#### Data extracted from a collection

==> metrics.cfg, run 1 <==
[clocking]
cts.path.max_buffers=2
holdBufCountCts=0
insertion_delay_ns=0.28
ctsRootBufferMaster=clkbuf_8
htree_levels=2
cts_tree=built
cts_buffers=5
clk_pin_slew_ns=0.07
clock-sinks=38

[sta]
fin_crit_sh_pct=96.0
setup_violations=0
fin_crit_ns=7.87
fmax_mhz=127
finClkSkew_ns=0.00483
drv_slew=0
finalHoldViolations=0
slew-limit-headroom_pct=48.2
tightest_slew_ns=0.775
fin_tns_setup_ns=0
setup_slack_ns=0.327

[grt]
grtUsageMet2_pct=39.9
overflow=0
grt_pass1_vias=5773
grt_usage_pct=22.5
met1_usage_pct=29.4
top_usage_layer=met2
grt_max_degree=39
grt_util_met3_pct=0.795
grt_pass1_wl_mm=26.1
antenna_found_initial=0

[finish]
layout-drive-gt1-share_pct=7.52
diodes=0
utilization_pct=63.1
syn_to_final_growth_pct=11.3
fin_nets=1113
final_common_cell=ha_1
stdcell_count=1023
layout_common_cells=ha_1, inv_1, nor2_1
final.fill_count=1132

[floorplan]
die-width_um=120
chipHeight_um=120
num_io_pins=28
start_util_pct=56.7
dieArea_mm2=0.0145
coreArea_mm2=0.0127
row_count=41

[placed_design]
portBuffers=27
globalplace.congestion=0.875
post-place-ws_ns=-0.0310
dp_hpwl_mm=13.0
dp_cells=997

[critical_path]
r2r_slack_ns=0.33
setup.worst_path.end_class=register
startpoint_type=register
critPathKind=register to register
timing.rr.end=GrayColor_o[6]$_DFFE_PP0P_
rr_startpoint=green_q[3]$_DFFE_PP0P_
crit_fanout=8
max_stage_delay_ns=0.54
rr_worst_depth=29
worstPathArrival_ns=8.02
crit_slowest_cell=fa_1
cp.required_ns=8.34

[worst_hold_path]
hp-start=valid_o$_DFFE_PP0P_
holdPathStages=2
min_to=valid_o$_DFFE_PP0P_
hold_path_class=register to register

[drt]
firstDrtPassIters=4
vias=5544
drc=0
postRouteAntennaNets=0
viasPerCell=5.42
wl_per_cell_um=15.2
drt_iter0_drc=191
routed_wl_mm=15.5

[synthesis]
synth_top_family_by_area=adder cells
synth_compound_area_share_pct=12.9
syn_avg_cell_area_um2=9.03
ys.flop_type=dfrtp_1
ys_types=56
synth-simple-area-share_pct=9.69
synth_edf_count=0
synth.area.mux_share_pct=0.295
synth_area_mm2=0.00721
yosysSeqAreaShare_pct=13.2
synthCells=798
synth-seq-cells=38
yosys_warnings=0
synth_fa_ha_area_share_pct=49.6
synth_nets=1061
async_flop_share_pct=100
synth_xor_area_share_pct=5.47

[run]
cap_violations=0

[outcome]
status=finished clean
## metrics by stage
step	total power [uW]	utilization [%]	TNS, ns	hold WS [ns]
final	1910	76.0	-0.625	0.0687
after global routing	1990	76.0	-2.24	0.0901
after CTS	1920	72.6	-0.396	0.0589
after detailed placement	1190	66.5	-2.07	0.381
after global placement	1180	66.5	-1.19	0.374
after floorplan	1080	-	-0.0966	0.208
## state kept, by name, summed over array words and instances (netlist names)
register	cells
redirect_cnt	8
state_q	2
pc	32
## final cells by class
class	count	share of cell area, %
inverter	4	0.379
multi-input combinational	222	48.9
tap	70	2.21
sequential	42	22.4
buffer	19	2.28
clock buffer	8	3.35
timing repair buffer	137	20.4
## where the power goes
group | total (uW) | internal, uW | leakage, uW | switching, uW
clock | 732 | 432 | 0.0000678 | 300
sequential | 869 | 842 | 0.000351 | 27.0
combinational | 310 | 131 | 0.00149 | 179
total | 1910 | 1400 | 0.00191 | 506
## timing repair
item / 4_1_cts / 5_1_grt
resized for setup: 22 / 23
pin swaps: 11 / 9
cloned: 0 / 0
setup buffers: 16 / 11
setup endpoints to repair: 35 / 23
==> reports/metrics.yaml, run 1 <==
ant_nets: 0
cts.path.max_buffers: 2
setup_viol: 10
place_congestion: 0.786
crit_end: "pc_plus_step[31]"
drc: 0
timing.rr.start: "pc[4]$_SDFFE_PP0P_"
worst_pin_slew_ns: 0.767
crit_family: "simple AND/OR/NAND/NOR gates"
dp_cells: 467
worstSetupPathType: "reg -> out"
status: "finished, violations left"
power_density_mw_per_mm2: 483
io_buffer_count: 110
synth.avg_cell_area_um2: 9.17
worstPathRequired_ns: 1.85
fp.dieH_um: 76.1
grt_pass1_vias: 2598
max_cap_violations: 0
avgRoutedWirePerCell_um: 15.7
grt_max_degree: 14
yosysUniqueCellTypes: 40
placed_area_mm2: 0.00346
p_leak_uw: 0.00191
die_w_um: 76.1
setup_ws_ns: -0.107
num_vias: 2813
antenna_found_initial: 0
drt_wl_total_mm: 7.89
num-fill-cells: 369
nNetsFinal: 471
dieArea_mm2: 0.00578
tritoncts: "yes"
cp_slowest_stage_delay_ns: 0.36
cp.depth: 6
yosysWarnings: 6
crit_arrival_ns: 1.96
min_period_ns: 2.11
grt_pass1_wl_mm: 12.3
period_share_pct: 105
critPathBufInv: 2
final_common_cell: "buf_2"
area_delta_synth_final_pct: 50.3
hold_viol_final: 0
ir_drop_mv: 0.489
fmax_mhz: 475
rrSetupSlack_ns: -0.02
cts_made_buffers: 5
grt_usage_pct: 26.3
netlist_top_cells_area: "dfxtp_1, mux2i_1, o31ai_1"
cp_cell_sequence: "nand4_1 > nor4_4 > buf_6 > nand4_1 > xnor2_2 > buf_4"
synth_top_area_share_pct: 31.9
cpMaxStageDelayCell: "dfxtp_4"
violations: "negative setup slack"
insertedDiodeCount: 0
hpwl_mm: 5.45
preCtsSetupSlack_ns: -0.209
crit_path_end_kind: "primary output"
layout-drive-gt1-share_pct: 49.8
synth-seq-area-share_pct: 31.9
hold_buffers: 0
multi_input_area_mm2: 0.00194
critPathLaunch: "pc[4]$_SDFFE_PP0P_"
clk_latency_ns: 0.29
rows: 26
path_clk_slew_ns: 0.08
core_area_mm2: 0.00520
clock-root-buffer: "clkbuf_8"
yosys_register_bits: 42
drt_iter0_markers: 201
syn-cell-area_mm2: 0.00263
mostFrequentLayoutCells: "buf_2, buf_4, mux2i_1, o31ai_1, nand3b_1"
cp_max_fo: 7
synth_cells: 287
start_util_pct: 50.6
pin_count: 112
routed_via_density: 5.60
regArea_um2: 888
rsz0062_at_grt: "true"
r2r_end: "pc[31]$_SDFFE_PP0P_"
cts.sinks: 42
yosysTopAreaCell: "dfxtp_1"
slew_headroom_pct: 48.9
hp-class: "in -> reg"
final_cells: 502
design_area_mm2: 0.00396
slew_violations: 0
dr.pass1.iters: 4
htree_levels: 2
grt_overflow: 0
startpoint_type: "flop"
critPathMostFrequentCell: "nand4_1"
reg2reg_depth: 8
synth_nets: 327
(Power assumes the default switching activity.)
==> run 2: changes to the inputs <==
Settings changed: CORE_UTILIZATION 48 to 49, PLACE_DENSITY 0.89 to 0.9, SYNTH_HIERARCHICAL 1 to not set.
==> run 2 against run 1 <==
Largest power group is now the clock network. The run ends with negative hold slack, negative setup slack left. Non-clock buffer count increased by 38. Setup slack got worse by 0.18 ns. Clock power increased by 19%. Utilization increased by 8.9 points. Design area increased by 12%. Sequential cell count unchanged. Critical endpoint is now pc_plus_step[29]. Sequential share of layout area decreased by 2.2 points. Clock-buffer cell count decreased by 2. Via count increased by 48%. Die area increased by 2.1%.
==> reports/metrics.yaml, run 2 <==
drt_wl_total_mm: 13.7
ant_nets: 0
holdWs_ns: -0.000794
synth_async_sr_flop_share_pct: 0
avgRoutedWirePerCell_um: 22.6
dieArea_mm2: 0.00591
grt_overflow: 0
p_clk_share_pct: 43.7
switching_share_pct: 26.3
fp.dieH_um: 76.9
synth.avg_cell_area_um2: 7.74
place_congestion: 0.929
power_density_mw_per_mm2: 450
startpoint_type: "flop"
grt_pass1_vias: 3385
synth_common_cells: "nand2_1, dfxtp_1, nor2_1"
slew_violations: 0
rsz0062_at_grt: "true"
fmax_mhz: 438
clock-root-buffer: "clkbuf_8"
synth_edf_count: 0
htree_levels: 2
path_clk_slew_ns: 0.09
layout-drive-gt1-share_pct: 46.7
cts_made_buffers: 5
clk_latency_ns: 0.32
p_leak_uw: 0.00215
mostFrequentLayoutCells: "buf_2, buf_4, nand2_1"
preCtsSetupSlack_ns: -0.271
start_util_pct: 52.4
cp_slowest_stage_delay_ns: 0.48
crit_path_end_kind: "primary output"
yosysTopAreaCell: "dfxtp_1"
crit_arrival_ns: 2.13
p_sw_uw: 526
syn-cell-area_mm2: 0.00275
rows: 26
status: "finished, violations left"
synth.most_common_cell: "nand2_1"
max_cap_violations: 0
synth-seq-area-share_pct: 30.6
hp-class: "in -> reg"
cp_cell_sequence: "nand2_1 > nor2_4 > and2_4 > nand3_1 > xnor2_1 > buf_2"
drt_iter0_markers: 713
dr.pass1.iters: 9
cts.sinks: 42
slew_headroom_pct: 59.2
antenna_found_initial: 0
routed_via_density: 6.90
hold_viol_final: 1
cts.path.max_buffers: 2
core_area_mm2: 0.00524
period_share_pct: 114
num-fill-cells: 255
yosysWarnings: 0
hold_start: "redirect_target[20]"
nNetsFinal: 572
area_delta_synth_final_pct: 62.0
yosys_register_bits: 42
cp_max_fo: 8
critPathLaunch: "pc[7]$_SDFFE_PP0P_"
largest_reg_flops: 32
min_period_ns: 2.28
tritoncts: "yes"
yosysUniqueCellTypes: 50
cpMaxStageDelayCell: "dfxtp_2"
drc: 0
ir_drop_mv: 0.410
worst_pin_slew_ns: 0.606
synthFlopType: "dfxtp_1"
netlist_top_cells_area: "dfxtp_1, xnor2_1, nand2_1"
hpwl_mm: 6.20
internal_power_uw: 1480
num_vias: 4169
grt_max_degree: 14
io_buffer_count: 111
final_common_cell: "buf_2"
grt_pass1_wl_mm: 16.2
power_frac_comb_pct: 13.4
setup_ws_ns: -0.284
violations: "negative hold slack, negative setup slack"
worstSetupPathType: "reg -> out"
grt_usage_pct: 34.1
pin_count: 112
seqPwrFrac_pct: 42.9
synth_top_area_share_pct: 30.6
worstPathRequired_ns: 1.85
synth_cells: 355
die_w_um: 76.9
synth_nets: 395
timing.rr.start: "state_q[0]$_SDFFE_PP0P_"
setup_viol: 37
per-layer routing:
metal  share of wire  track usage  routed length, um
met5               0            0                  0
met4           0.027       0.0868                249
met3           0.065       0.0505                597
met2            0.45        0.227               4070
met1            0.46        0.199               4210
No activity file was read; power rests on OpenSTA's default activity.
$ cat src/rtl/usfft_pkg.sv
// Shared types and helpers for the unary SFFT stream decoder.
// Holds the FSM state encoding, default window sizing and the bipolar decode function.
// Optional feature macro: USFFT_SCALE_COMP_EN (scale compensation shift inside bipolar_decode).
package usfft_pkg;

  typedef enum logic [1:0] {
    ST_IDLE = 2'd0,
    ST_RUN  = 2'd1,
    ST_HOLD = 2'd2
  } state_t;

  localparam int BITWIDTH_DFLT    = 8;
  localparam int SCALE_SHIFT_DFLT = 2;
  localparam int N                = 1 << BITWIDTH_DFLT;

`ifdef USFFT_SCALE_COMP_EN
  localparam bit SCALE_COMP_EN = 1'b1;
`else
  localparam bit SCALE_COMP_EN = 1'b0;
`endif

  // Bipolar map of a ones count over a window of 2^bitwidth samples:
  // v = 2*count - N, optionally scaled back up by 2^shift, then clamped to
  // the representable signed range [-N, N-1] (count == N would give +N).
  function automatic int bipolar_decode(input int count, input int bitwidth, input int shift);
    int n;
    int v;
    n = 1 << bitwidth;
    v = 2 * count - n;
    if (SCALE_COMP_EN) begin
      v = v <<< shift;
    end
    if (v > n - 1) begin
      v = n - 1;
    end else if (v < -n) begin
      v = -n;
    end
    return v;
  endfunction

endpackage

#### Task
Reproduce each line above that contains "yaml".

#### Reply to the exercise
==> reports/metrics.yaml, run 1 <==
==> reports/metrics.yaml, run 2 <==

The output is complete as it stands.